= Beginning of Section =

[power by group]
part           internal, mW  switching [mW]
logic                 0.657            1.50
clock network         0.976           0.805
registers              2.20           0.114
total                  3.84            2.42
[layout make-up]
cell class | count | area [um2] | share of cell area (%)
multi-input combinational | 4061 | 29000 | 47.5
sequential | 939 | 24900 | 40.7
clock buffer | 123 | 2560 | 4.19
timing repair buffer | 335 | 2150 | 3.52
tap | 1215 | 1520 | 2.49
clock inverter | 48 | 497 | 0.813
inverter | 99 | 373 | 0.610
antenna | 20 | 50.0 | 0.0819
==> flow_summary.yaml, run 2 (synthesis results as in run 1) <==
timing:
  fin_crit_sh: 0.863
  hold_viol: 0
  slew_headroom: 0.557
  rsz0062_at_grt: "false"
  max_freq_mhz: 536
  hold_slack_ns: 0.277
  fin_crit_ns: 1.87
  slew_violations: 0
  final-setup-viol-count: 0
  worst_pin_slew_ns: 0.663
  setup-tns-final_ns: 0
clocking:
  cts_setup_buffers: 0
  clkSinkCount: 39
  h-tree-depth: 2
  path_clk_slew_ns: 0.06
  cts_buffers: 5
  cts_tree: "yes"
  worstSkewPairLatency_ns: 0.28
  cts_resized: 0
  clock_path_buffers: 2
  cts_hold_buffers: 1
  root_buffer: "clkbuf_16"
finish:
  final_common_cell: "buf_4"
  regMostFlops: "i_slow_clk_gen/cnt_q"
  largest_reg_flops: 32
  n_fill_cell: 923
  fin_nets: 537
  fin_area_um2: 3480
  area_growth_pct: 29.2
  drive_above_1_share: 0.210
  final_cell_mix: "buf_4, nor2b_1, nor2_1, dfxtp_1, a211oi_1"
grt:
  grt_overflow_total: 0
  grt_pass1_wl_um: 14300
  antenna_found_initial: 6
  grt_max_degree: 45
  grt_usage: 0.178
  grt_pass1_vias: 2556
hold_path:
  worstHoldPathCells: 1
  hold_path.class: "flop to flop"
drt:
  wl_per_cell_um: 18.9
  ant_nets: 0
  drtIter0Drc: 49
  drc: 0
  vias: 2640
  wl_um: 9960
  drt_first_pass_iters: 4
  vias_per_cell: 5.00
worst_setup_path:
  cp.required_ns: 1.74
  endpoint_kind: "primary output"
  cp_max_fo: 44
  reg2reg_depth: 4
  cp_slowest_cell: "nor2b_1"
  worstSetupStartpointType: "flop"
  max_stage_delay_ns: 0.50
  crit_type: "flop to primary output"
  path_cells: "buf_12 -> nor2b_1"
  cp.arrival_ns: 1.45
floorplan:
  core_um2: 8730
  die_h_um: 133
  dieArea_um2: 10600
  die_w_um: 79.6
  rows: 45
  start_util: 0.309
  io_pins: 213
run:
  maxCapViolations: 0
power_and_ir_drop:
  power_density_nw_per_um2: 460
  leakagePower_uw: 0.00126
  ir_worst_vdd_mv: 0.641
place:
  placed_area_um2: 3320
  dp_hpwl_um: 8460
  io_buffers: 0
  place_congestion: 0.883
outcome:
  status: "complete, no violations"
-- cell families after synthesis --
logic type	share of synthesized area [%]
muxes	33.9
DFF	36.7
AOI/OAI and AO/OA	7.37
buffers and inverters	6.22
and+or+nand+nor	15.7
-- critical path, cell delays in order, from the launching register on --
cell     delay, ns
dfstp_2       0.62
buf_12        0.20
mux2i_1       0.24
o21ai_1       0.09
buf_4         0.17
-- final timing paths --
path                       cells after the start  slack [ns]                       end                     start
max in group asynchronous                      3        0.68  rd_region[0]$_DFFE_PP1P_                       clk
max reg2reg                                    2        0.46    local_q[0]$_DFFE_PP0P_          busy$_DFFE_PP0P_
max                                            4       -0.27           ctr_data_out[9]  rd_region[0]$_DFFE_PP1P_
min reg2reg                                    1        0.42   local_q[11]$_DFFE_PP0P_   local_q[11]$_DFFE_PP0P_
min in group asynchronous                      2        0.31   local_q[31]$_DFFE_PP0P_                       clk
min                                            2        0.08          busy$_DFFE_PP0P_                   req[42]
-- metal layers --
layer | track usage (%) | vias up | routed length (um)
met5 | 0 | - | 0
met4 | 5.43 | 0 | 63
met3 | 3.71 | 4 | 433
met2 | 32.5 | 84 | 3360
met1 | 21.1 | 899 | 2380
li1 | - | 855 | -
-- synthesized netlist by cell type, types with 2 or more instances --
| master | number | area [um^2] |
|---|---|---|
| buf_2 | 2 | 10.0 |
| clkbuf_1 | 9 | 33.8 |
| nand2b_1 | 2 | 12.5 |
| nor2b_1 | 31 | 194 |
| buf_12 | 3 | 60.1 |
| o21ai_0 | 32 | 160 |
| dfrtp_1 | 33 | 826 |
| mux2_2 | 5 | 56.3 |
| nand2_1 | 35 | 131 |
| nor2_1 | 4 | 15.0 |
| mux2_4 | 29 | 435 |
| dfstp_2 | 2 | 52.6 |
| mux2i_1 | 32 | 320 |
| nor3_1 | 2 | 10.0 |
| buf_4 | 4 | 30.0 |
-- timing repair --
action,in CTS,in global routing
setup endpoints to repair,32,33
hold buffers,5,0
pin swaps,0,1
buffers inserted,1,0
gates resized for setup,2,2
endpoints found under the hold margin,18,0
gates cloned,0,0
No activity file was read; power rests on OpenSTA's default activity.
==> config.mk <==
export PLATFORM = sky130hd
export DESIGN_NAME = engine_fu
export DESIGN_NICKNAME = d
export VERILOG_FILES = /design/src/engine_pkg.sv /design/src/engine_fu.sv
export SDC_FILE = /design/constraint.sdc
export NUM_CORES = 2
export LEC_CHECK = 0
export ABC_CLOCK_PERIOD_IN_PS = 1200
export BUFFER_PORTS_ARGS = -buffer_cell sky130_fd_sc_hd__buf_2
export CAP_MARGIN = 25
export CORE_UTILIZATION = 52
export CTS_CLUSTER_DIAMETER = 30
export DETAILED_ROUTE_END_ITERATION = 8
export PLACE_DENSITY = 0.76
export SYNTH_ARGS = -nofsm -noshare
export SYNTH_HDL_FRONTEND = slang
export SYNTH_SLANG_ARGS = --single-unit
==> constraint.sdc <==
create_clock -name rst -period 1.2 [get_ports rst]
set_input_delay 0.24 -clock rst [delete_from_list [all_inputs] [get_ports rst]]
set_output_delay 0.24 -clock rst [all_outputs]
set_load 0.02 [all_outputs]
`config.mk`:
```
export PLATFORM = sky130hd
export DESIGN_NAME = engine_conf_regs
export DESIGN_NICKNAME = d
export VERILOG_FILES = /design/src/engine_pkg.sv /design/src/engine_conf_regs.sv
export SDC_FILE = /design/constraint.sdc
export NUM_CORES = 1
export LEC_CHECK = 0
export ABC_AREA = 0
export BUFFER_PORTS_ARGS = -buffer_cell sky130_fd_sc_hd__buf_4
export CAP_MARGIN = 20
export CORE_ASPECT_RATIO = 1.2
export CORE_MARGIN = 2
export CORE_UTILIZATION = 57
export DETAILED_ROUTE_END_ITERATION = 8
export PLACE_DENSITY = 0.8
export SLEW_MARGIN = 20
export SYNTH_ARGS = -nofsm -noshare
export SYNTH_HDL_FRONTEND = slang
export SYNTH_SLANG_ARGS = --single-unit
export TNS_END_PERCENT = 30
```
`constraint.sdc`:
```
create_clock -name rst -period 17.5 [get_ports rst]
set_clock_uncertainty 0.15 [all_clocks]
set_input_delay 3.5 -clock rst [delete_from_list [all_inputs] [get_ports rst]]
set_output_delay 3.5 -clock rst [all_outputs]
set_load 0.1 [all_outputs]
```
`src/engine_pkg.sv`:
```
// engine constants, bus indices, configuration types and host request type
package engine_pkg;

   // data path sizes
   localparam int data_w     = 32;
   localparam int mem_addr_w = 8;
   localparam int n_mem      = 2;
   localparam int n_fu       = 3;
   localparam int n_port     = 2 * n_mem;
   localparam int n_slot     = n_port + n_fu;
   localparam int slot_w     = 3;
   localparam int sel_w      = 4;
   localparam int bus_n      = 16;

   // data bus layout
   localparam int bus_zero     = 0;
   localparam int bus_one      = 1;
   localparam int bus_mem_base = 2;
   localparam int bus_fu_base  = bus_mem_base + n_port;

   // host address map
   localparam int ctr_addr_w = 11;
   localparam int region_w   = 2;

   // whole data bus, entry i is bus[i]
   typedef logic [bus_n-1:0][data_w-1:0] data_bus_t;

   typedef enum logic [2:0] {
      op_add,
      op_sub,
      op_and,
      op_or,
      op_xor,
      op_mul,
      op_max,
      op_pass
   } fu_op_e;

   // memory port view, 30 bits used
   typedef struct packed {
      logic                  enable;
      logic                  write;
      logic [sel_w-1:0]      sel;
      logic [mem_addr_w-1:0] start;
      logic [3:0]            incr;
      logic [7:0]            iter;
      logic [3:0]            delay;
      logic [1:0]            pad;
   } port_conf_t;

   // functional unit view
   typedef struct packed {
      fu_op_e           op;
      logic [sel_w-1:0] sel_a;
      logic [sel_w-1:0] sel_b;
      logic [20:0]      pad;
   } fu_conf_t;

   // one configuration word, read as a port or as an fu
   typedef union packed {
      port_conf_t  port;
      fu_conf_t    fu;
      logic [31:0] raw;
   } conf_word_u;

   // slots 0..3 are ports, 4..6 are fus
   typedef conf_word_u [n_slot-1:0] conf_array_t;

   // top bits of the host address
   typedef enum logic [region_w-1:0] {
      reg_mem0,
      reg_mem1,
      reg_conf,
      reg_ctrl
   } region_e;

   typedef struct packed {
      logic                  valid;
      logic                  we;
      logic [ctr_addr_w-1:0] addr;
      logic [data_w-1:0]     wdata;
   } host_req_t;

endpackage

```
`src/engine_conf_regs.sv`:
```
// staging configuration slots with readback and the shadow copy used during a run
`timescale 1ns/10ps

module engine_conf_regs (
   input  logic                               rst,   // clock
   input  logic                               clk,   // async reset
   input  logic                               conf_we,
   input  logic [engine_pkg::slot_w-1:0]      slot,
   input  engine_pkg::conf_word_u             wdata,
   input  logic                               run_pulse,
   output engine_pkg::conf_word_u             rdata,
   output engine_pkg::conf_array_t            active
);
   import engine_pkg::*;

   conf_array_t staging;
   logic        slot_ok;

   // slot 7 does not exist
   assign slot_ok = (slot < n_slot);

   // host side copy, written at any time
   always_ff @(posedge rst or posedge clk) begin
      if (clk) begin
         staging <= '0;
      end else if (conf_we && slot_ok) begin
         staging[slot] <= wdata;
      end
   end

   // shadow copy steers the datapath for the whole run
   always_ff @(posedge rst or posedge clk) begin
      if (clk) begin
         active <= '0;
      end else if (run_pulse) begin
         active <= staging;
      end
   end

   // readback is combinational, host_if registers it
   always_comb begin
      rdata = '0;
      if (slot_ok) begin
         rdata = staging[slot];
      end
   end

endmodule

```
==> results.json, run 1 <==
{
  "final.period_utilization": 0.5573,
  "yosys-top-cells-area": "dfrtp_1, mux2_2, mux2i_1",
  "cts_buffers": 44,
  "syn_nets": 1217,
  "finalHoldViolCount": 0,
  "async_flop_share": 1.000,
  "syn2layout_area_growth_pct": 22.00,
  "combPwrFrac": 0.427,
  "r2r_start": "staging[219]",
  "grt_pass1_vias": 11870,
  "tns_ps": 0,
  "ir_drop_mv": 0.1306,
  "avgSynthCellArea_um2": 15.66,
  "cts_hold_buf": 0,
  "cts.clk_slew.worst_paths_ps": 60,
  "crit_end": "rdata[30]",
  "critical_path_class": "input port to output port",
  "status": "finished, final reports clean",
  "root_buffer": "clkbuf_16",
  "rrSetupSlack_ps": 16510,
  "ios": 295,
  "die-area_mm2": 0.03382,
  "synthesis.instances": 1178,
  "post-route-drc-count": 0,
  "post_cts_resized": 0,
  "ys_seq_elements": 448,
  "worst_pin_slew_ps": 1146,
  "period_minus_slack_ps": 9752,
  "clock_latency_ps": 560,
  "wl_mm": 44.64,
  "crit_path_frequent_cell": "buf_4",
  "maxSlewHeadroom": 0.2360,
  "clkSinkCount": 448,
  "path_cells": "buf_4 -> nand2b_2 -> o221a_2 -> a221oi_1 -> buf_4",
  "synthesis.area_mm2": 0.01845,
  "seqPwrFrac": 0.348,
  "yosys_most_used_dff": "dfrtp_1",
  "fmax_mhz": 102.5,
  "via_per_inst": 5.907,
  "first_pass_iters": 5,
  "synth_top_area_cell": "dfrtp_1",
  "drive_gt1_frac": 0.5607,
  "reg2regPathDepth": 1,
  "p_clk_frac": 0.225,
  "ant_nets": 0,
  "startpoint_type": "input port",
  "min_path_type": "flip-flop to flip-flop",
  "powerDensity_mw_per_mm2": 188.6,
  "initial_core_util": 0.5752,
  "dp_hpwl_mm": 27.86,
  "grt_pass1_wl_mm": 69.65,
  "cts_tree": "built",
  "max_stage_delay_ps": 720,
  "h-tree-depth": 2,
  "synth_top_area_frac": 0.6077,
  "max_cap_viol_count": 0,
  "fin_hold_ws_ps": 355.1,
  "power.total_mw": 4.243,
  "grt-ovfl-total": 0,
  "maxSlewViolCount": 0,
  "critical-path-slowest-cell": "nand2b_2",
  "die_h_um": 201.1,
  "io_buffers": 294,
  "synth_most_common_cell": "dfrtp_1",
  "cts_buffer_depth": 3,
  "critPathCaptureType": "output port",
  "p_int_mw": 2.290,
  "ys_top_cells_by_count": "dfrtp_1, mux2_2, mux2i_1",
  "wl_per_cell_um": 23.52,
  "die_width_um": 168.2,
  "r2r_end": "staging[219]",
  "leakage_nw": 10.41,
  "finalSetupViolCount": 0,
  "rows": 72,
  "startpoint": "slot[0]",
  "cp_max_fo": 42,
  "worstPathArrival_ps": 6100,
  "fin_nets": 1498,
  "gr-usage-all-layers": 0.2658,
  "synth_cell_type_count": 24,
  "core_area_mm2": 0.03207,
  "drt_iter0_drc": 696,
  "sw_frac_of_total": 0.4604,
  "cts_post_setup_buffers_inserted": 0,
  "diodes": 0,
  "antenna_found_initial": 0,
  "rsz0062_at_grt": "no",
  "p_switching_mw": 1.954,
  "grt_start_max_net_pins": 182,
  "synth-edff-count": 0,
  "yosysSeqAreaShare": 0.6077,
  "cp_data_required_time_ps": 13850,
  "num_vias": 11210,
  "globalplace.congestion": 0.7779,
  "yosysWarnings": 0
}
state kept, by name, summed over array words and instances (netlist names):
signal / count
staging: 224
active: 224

= End of Section =

▸ YOUR GOAL
Copy out each line of the records where the string "primary" appears.

▸ TASK RESULT
  endpoint_kind: "primary output"
  crit_type: "flop to primary output"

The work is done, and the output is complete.